Provided data:

What follows belongs to an exercise in optimizing a design on an open flow for small area; a production flow would make more cautious choices.
Where RTL was checked, it was by simulation tests only, not by an equivalence proof against the original.
The clock port is modelled as an ideal driver; clocking choices that lean on that would not hold on a real chip.
Power is estimated from default activity; no workload was simulated.

== build 87 ==
==> flow/design.v (excerpt) <==
module Control_unit(clock,reset,candidate1,candidate2,candidate3,candidate4,mode,UID,enter,B0,B1,led,votecount,result,totalvotes,vvpat_votedfor,pwrst,e_total_votes_casted);
input clock,reset,candidate1,candidate2,candidate3,candidate4,mode,B0,B1,enter;
input [5:0] UID;
input pwrst;
output [7:0] led;
output [3:0] votecount;
output [2:0] result;
output [7:0] totalvotes;
output [7:0] vvpat_votedfor;
output [7:0] e_total_votes_casted;
function [3:0] inc4(input [3:0] v);
  inc4 = {v[3] ^ (v[2] & v[1] & v[0]), v[2] ^ (v[1] & v[0]), v[1] ^ v[0], ~v[0]};
endfunction
function gt4(input [3:0] a, input [3:0] b);
  reg c; integer i;
  begin
    c = a[0] & ~b[0];
    for (i = 1; i < 4; i = i + 1) c = (a[i] & ~b[i]) | ((a[i] | ~b[i]) & c);
    gt4 = c;
  end
endfunction
reg [3:0] vdiv;
always @(posedge clock)
  if (reset) vdiv <= 4'd0;
  else       vdiv <= inc4(vdiv);
wire vtick = (vdiv == 4'd7);
reg [3:0] dA, dB, dC;
always @(posedge clock) begin
  if (reset)      dA <= 4'd0;
  ...
export LEC_CHECK = 0
export ABC_AREA = 1
export CAP_MARGIN = 20
export CORE_MARGIN = 2
export CORE_UTILIZATION = 40
export PLACE_DENSITY = 0.6
export SLEW_MARGIN = 20
create_clock -name core_clock -period 6.0 [get_ports {clock}]
standard.sh (not shown) runs the stock make flow with config.mk's settings and CLKGATE_MAP_FILE= SYNTH_SCRIPT=/design/flow/synth_recipe.tcl, a recipe that flattens the netlist after the stock synthesis.
==> flow/flow/run.sh <==
#!/bin/bash
# Own layout flow: the standard ORFS flow (standard.sh) with these changes:
#  - synthesis maps the logic with an area-oriented ABC script
#    (flow/abc_area.script) and lets ABC pick only the smallest drive strength;
#    the yosys passes, register mapping, flatten and renames are the standard
#    synthesis, so the registers keep their names and cells;
#  - every port still gets a buffer, but the smallest one (buf_1);
#  - CTS uses small clock buffers and no dummy loads.
# Each tool's full output goes to a log of its own in this folder.
set -euo pipefail
WORK=$(pwd)
LIB=$FLOW_HOME/platforms/sky130hd/lib/sky130_fd_sc_hd__tt_025C_1v80.lib

rm -rf "$WORK/myscripts"
cp -r "$FLOW_HOME/scripts" "$WORK/myscripts"
cp "$WORK/flow/abc_area.script" "$WORK/myscripts/abc_area.script"

# Synthesis: drive strengths above 1 are don't-use for ABC only; the layout
# steps may still size cells up.
DU=$(grep -oE 'cell \("?sky130_fd_sc_hd__[a-z0-9_]+' "$LIB" | sed -E 's/cell \("?//' | grep -vE '_(0|1)$' | tr '\n' ' ')
DU="$DU sky130_fd_sc_hd__probe_p_8 sky130_fd_sc_hd__probec_p_8 sky130_fd_sc_hd__lpflow_bleeder_1 sky130_fd_sc_hd__lpflow_clkbufkapwr_1 sky130_fd_sc_hd__lpflow_clkinvkapwr_1 sky130_fd_sc_hd__lpflow_inputiso0n_1 sky130_fd_sc_hd__lpflow_inputiso0p_1 sky130_fd_sc_hd__lpflow_inputiso1n_1 sky130_fd_sc_hd__lpflow_inputiso1p_1 sky130_fd_sc_hd__lpflow_inputisolatch_1 sky130_fd_sc_hd__lpflow_isobufsrc_1 sky130_fd_sc_hd__lpflow_lsbuf_lh_hl_isowell_tap_1 sky130_fd_sc_hd__lpflow_lsbuf_lh_isowell_tap_1"
bash standard.sh synth SCRIPTS_DIR="$WORK/myscripts" "DONT_USE_CELLS=$DU" "MIN_BUF_CELL_AND_PORTS=sky130_fd_sc_hd__buf_1 A X" > "$WORK/synth.log" 2>&1

bash standard.sh \
  "BUFFER_PORTS_ARGS=-buffer_cell sky130_fd_sc_hd__buf_1" \
  "CTS_ARGS=-sink_clustering_enable -repair_clock_nets -buf_list sky130_fd_sc_hd__clkbuf_4 -root_buf sky130_fd_sc_hd__clkbuf_4 -dont_use_dummy_load" \
  > "$WORK/layout.log" 2>&1
==> flow/flow/abc_area.script <==
strash
dch -f
map -a
mfs2
strash
dch -f
map -a
mfs2
strash
dch -f
map -a
topo
Build 87 ran to completion and came out clean on the timing, design-rule and antenna checks.
Setup changes, build 87 to build 65
==> flow/flow/run.sh <==
#!/bin/bash
# Standard ORFS layout, but synthesis maps the logic with an area-oriented
# ABC script (flow/abc_area.script) instead of ORFS's default one.
# Everything else (yosys passes, register mapping, flatten, renames) is the
# standard synthesis, so the registers keep their names and cells.
set -euo pipefail
WORK=$(pwd)
rm -rf "$WORK/myscripts"
cp -r "$FLOW_HOME/scripts" "$WORK/myscripts"
cp "$WORK/flow/abc_area.script" "$WORK/myscripts/abc_area.script"
bash standard.sh synth SCRIPTS_DIR="$WORK/myscripts" > "$WORK/synth.log" 2>&1
bash standard.sh > "$WORK/layout.log" 2>&1
--- outcome ---
Global-route usage in build 65 vs build 87: up 0.32 points
Looking at sequential share of layout area across build 87 and build 65, the one that comes out lower is build 65.
In the route summary, build 65 ends up with a via count exceeding that of build 87.
In the tables for build 87 and build 65, area of the placeable core reads higher with build 65.
Build 65 against build 87: register clock-pin slew on the reported worst setup and hold paths dropped 0.04 ns; met2 track utilization from global routing dropped 1.7 points.
Wire length of the first global-routing pass: lower on build 87
Diff build 87 -> build 65 | area fraction in compound gates after synthesis | decrease of 0.85 points
#### Input delta (build 9 over build 65)
==> flow/run.sh (new file) <==
#!/bin/bash
# synth_recipe.tcl (not shown) runs the flow's synth.tcl, then flattens the netlist and writes it again
# the make line also repeats each setting of config.mk as NAME=value (left out here)
make -C /OpenROAD-flow-scripts/flow DESIGN_CONFIG=/design/flow/config.mk WORK_HOME=/design/flow/orfs CLKGATE_MAP_FILE= SYNTH_SCRIPT=/design/flow/synth_recipe.tcl finish
removed: flow/flow/run.sh
removed: flow/flow/abc_area.script
removed: flow/standard.sh
### Flow results
Build 9 ended up with nand2_1 as its commonest non-fill, non-tap cell in the layout; build 65 ended up with clkinv_1.
Summary of build 9 over build 65: maximum fanout along the worst path now sits higher; proportion of power drawn by combinational gates level; final critical-path setup slack rose 0.027 ns; combinational power now sits higher.
Taking build 65 as the reference, in build 9 layout inverter count without the clock tree decreased 13, global-route wire length before repair increased about 13%.
Relative to build 65, total number of nets in the final design has increased by 111 in build 9.
Diff build 65 -> build 9 | via count | increase of about 12%
Relative to build 65, final design instance area without fill increased by 10% in build 9.
### build 9 -> build 75
==> flow/flow/run.sh (new file) <==
#!/bin/bash
# Own layout flow: the standard ORFS flow (standard.sh) with these changes:
#  - synthesis maps the logic with an area-oriented ABC script
#    (flow/abc_area.script) and lets ABC pick only the smallest drive strength;
#    the yosys passes, register mapping, flatten and renames are the standard
#    synthesis, so the registers keep their names and cells;
#  - every port still gets a buffer, but the smallest one (buf_1);
#  - CTS uses small clock buffers and no dummy loads.
# Each tool's full output goes to a log of its own in this folder.
set -euo pipefail
WORK=$(pwd)
LIB=$FLOW_HOME/platforms/sky130hd/lib/sky130_fd_sc_hd__tt_025C_1v80.lib

rm -rf "$WORK/myscripts"
cp -r "$FLOW_HOME/scripts" "$WORK/myscripts"
cp "$WORK/flow/abc_area.script" "$WORK/myscripts/abc_area.script"

# Synthesis: drive strengths above 1 are don't-use for ABC only; the layout
# steps may still size cells up.
DU=$(grep -oE 'cell \("?sky130_fd_sc_hd__[a-z0-9_]+' "$LIB" | sed -E 's/cell \("?//' | grep -vE '_(0|1)$' | tr '\n' ' ')
DU="$DU sky130_fd_sc_hd__probe_p_8 sky130_fd_sc_hd__probec_p_8 sky130_fd_sc_hd__lpflow_bleeder_1 sky130_fd_sc_hd__lpflow_clkbufkapwr_1 sky130_fd_sc_hd__lpflow_clkinvkapwr_1 sky130_fd_sc_hd__lpflow_inputiso0n_1 sky130_fd_sc_hd__lpflow_inputiso0p_1 sky130_fd_sc_hd__lpflow_inputiso1n_1 sky130_fd_sc_hd__lpflow_inputiso1p_1 sky130_fd_sc_hd__lpflow_inputisolatch_1 sky130_fd_sc_hd__lpflow_isobufsrc_1 sky130_fd_sc_hd__lpflow_lsbuf_lh_hl_isowell_tap_1 sky130_fd_sc_hd__lpflow_lsbuf_lh_isowell_tap_1"
bash standard.sh synth SCRIPTS_DIR="$WORK/myscripts" "DONT_USE_CELLS=$DU" > "$WORK/synth.log" 2>&1

bash standard.sh \
  "BUFFER_PORTS_ARGS=-buffer_cell sky130_fd_sc_hd__buf_1" \
  "CTS_ARGS=-sink_clustering_enable -repair_clock_nets -buf_list sky130_fd_sc_hd__clkbuf_4 -root_buf sky130_fd_sc_hd__clkbuf_4 -dont_use_dummy_load" \
  > "$WORK/layout.log" 2>&1
==> flow/flow/abc_area.script (new file) <==
strash
dch -f
map -a
mfs2
strash
dch -f
map -a
mfs2
strash
dch -f
map -a
topo
==> flow/standard.sh (new file) <==
#!/bin/bash
# synth_recipe.tcl (not shown) runs the flow's synth.tcl, then flattens the netlist and writes it again
# the make line also repeats each setting of config.mk as NAME=value (left out here)
make -C /OpenROAD-flow-scripts/flow DESIGN_CONFIG=/design/flow/config.mk WORK_HOME=/design/flow/orfs CLKGATE_MAP_FILE= SYNTH_SCRIPT=/design/flow/synth_recipe.tcl "${@:-finish}"
removed: flow/run.sh
Findings:
Build 75 is listed as incomplete: the tool reported an error in synthesis (1_2_yosys) and the run ended there.
No run of this note included a check of the RTL's function; only the layout flow was run.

Problem to solve: Would you please copy exactly the part of the entries above that begins at the line containing "function gt4(input [3:0] a, input [3:0] b);" and ends at the line containing "vdiv <= inc4(vdiv);", both lines included?

Your solution:
function gt4(input [3:0] a, input [3:0] b);
  reg c; integer i;
  begin
    c = a[0] & ~b[0];
    for (i = 1; i < 4; i = i + 1) c = (a[i] & ~b[i]) | ((a[i] | ~b[i]) & c);
    gt4 = c;
  end
endfunction
reg [3:0] vdiv;
always @(posedge clock)
  if (reset) vdiv <= 4'd0;
  else       vdiv <= inc4(vdiv);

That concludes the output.